→ WHAT TO WORK ON
Which of the lines below hold the word "inverters"? Pull each of them out.

(Collected data)
•••••

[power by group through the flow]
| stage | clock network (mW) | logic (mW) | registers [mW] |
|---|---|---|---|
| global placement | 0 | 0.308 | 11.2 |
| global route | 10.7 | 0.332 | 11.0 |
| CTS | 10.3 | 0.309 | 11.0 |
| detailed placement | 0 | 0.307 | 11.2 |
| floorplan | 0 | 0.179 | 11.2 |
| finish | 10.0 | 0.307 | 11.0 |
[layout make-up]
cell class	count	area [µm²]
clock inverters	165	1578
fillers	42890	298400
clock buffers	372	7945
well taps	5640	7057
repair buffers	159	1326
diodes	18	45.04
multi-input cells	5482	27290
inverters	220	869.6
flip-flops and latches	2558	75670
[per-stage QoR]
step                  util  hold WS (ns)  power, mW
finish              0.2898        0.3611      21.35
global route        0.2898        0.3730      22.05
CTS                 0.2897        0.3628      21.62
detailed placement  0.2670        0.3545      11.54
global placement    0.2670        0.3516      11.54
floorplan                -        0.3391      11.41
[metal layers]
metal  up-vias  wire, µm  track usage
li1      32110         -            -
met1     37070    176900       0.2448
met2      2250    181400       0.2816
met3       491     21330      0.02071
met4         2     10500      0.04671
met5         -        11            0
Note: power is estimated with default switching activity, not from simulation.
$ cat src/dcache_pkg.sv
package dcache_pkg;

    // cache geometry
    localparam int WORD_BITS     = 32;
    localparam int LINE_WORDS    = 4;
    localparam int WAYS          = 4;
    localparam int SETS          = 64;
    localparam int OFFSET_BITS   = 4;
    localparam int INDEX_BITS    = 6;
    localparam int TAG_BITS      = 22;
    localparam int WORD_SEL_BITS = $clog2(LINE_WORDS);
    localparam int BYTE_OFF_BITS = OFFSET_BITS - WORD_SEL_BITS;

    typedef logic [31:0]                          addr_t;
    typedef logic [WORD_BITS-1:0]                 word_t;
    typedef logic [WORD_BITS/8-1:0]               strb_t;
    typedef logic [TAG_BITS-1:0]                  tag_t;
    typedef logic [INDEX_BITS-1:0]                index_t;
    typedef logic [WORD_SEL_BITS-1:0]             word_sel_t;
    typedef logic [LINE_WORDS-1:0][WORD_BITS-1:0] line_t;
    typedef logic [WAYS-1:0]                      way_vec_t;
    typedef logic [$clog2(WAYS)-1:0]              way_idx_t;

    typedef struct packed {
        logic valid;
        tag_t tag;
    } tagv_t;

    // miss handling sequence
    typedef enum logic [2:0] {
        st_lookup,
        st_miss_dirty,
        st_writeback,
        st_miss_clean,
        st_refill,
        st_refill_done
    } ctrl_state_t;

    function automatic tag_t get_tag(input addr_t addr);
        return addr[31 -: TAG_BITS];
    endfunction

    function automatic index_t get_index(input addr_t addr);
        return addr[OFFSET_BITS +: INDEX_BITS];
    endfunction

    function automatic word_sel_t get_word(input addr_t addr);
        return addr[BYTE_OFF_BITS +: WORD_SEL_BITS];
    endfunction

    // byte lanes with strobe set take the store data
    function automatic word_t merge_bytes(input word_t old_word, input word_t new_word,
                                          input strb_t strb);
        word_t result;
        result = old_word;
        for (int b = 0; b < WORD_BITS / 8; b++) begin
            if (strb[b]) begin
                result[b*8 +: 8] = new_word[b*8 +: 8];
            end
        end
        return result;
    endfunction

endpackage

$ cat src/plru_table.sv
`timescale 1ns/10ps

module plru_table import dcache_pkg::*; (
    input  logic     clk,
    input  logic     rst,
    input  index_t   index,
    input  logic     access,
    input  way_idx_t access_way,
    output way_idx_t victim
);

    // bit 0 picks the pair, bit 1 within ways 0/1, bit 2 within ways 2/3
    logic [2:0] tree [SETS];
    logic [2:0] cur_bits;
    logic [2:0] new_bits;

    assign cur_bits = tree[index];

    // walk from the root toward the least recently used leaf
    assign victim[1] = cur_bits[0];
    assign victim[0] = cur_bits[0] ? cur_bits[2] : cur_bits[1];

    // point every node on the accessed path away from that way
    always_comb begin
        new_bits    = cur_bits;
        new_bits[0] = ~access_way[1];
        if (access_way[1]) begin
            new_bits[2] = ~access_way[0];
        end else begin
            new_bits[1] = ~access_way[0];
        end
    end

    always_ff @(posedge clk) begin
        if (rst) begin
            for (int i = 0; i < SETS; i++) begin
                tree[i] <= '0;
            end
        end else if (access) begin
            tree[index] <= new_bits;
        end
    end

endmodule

•••••

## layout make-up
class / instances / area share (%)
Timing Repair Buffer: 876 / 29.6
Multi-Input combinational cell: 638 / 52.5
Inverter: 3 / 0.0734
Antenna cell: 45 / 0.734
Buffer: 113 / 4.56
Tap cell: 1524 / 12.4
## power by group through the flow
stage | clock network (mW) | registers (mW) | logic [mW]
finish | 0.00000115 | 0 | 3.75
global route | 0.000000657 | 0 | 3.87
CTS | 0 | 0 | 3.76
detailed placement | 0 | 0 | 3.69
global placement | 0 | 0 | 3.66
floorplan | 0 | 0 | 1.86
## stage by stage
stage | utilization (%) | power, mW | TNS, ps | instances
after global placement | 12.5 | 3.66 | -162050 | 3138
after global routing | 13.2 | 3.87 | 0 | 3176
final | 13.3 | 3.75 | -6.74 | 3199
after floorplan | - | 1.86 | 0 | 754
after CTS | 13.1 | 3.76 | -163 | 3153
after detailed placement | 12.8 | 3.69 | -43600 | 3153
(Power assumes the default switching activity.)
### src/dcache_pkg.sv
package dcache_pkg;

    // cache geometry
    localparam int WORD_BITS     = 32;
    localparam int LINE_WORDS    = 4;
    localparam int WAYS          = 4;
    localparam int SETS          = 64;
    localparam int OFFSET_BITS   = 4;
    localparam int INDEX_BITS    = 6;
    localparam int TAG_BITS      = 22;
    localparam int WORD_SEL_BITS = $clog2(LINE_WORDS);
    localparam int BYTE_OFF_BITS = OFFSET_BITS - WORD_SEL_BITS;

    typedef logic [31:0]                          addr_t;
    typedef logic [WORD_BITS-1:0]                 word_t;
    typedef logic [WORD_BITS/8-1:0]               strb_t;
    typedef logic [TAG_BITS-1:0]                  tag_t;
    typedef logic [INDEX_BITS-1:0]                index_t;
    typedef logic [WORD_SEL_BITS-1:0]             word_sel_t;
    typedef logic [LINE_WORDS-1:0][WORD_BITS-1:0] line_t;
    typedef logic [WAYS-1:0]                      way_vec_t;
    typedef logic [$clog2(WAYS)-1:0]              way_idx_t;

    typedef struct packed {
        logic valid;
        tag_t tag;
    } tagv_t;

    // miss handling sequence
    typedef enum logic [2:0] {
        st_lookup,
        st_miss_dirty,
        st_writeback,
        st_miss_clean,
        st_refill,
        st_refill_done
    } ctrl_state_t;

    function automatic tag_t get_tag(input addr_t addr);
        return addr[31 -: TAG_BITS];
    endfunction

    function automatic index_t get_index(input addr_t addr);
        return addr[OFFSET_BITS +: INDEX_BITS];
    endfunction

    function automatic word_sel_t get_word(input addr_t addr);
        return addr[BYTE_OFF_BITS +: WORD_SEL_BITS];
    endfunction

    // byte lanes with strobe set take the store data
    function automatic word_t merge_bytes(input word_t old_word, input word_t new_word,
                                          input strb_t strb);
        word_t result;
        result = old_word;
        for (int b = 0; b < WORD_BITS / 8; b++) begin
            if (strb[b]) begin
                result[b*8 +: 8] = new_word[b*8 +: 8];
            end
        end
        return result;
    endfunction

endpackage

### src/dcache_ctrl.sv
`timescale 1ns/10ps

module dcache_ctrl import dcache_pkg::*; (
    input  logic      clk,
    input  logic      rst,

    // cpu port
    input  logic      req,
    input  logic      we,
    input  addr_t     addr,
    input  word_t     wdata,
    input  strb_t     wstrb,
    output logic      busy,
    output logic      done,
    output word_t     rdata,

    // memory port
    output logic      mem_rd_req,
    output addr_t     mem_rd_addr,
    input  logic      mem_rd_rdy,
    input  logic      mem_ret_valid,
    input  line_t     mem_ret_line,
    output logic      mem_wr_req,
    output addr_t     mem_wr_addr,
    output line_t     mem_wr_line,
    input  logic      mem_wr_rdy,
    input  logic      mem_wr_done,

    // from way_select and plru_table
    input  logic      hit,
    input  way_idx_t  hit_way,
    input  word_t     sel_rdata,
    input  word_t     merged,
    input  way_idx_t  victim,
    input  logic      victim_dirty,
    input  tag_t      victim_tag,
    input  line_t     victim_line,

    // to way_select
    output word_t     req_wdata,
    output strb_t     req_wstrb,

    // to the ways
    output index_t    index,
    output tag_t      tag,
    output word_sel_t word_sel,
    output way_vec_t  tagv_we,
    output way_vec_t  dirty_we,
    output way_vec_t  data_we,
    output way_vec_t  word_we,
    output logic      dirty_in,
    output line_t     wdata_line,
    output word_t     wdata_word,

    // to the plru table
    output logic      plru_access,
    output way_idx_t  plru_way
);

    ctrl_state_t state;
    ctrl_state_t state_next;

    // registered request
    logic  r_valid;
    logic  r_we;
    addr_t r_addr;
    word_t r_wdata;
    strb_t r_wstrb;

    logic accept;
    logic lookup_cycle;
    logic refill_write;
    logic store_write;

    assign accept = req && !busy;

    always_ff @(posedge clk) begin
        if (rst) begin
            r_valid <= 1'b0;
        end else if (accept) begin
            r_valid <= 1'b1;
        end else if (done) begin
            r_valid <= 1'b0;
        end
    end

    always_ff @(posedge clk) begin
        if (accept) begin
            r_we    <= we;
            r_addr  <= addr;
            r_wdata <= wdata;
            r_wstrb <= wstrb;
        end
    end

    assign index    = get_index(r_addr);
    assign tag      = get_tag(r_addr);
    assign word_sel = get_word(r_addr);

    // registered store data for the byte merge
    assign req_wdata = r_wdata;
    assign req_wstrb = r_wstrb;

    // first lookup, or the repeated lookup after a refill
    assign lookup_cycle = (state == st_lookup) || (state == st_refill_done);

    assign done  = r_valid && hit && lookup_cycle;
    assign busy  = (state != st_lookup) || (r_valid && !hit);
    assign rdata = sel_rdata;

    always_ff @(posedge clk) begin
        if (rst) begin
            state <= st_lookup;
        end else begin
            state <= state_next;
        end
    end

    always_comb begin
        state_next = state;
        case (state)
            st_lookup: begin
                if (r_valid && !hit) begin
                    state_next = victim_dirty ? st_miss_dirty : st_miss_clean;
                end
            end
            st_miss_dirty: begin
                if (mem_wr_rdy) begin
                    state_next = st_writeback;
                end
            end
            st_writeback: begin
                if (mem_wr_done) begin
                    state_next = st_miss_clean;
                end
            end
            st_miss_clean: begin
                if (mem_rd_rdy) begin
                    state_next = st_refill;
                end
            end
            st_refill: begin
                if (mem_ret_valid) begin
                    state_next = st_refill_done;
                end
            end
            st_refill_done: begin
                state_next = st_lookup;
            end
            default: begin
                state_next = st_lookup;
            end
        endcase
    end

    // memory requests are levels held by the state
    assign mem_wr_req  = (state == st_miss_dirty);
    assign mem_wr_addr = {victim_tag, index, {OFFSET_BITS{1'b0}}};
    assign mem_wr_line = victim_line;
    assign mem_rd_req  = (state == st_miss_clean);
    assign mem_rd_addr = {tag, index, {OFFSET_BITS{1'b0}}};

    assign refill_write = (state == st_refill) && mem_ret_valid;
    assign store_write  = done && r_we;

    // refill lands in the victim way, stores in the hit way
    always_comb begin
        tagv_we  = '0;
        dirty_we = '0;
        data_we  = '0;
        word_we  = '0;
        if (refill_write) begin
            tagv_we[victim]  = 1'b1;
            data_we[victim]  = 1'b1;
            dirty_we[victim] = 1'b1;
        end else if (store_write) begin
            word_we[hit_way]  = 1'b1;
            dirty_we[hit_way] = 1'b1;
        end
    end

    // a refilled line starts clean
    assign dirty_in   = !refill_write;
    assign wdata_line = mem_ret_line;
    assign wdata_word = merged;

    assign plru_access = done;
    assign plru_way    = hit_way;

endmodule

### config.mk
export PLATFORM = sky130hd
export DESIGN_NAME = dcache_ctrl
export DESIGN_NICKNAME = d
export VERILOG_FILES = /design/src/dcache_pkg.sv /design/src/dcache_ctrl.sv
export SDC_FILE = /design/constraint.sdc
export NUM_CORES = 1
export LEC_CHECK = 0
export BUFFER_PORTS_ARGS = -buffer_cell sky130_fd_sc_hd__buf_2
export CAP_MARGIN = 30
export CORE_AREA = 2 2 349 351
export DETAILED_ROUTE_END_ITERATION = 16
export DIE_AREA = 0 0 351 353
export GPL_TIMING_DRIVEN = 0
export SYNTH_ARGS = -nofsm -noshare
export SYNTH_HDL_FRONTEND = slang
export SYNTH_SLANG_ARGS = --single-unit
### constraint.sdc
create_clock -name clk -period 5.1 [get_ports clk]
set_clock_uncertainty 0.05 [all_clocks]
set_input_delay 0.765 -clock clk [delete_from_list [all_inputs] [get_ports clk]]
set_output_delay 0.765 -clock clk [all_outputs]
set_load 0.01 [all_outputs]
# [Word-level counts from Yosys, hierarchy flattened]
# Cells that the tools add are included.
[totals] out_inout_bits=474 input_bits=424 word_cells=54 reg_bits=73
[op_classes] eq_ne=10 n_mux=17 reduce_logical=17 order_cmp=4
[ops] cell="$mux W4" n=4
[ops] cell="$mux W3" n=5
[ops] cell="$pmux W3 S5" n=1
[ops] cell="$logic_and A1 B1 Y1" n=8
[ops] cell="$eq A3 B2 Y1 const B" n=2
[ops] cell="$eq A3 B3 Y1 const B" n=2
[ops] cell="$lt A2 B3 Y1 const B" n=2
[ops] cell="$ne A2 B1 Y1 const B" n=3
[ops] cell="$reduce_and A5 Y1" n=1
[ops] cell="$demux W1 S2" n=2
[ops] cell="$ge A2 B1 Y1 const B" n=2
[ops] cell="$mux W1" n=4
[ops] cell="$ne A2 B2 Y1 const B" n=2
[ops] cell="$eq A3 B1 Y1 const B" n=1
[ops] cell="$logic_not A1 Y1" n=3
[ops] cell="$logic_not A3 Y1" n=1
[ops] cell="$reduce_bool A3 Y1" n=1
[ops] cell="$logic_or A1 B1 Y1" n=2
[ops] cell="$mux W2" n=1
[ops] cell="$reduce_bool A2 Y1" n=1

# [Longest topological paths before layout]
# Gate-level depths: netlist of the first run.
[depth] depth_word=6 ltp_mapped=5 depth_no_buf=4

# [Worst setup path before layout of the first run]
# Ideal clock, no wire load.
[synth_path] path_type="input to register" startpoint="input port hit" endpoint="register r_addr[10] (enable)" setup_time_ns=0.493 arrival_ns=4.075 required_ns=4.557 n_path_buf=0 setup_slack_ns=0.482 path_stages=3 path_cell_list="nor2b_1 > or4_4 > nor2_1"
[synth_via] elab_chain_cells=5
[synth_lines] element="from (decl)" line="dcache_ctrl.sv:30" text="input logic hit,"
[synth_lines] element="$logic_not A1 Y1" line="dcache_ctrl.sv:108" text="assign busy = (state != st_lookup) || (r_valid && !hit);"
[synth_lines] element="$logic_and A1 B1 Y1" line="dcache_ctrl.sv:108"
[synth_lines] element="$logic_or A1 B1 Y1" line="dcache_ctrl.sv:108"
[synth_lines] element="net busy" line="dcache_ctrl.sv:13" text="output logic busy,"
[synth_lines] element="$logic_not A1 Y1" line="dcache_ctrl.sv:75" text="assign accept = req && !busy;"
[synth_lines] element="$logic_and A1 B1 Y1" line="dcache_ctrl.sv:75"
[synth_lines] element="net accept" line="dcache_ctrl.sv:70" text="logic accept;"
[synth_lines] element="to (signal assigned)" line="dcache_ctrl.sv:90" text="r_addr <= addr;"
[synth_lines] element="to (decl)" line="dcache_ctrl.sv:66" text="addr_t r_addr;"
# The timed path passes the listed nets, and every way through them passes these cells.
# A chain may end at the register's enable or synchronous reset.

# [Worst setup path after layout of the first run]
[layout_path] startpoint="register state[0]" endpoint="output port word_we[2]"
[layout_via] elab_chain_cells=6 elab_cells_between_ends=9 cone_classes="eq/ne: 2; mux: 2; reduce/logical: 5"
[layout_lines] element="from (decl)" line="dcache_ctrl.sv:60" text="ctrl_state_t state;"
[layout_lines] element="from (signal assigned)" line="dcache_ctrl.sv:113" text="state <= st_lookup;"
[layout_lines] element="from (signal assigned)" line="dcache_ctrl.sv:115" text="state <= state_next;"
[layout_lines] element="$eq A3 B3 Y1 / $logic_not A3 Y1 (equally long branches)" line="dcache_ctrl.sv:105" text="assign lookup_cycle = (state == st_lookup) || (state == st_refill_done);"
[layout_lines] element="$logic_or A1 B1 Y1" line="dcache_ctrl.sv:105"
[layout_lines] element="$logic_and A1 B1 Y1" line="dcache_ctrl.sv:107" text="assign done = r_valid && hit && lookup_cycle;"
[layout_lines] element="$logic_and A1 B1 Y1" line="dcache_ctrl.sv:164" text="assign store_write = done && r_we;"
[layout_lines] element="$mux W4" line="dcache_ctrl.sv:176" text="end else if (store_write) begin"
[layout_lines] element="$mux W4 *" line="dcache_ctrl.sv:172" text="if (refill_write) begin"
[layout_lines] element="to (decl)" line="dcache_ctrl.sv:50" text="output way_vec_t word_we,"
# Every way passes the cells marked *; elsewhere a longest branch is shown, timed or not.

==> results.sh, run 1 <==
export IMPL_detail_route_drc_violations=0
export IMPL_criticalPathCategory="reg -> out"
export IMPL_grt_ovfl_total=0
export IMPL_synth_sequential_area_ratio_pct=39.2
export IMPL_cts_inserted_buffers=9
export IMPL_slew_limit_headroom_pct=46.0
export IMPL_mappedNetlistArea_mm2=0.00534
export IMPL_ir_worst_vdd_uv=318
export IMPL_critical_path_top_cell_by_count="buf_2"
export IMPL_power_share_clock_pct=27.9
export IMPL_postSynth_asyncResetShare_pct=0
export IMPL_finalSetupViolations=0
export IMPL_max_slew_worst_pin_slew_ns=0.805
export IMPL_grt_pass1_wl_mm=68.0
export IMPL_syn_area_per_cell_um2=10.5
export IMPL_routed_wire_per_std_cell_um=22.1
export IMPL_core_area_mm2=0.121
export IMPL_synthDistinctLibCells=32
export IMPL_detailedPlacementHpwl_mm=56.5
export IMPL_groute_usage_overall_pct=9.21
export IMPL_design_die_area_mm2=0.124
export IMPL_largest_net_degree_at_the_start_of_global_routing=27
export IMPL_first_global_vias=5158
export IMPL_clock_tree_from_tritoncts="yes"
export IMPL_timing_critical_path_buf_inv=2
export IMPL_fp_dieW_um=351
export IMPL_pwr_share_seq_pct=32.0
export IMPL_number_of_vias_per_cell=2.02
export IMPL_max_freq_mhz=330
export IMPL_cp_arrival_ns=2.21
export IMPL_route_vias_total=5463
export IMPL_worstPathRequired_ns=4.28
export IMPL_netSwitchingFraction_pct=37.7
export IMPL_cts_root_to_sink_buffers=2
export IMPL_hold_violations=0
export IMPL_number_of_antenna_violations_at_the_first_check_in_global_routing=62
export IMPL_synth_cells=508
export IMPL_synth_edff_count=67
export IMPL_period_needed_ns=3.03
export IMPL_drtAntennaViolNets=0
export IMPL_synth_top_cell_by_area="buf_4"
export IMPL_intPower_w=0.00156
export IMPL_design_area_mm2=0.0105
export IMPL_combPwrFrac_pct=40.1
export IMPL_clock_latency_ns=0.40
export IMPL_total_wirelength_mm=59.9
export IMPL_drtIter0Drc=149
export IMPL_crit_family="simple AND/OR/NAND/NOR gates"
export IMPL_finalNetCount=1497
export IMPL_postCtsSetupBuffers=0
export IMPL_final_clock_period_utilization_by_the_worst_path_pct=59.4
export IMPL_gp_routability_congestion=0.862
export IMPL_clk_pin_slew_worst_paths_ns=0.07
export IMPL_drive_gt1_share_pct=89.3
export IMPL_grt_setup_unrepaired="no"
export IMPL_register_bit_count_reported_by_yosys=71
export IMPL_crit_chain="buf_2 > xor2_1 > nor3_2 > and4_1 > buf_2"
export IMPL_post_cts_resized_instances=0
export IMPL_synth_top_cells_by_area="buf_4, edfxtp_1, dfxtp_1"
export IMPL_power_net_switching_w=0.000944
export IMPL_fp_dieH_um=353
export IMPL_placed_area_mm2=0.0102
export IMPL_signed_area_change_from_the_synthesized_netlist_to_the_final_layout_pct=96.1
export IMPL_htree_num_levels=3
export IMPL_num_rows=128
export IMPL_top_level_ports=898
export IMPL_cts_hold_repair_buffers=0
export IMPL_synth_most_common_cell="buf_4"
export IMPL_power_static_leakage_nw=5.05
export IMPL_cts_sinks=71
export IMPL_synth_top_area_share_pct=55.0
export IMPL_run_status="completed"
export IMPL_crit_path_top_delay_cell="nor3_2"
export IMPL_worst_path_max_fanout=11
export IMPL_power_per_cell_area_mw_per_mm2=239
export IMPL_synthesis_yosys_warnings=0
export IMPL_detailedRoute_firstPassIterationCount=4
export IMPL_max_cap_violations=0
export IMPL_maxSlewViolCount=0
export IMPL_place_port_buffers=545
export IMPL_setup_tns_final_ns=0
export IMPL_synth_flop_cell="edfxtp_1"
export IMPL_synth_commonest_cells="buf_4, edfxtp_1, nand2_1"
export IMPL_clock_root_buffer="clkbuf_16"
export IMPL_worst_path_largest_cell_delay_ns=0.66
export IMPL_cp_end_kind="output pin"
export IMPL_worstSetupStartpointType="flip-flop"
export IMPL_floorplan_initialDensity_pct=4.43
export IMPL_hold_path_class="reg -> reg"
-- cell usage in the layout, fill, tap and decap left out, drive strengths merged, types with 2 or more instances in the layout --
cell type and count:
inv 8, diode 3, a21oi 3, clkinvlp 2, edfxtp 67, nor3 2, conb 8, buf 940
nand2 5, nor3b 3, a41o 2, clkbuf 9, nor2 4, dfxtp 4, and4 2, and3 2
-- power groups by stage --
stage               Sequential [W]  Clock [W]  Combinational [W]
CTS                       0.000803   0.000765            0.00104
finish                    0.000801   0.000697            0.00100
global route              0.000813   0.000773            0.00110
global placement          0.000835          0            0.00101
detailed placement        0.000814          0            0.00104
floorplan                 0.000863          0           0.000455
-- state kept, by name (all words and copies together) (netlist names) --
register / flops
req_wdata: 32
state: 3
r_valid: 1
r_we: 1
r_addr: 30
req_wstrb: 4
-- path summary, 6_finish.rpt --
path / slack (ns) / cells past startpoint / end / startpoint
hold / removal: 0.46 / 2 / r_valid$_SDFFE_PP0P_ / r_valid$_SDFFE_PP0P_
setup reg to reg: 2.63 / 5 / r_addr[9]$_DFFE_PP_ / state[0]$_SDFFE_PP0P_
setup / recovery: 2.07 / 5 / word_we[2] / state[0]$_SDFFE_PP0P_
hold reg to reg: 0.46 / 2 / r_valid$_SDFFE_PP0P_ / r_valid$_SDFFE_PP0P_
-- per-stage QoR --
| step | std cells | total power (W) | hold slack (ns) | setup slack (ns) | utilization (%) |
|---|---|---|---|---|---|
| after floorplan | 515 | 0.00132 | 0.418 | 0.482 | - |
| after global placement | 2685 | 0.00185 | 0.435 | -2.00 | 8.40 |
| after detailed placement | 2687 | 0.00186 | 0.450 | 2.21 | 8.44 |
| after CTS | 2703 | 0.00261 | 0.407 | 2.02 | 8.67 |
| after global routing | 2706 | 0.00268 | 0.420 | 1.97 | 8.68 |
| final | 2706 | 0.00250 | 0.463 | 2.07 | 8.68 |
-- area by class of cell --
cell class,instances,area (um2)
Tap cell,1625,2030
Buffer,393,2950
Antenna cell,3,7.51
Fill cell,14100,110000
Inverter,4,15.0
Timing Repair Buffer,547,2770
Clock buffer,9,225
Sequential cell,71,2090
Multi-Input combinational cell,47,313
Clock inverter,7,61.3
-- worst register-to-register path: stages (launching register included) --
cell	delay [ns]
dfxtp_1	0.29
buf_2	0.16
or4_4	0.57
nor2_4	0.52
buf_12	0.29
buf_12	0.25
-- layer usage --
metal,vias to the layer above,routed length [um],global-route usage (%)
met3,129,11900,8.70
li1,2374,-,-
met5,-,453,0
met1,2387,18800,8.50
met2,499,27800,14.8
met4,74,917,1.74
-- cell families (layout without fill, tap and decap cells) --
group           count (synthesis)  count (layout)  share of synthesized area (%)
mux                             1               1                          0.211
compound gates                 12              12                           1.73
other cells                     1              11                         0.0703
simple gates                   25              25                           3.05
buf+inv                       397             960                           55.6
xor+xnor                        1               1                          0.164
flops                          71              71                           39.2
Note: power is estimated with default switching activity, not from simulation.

•••••

→ FINISHED TASK
clock inverters	165	1578
inverters	220	869.6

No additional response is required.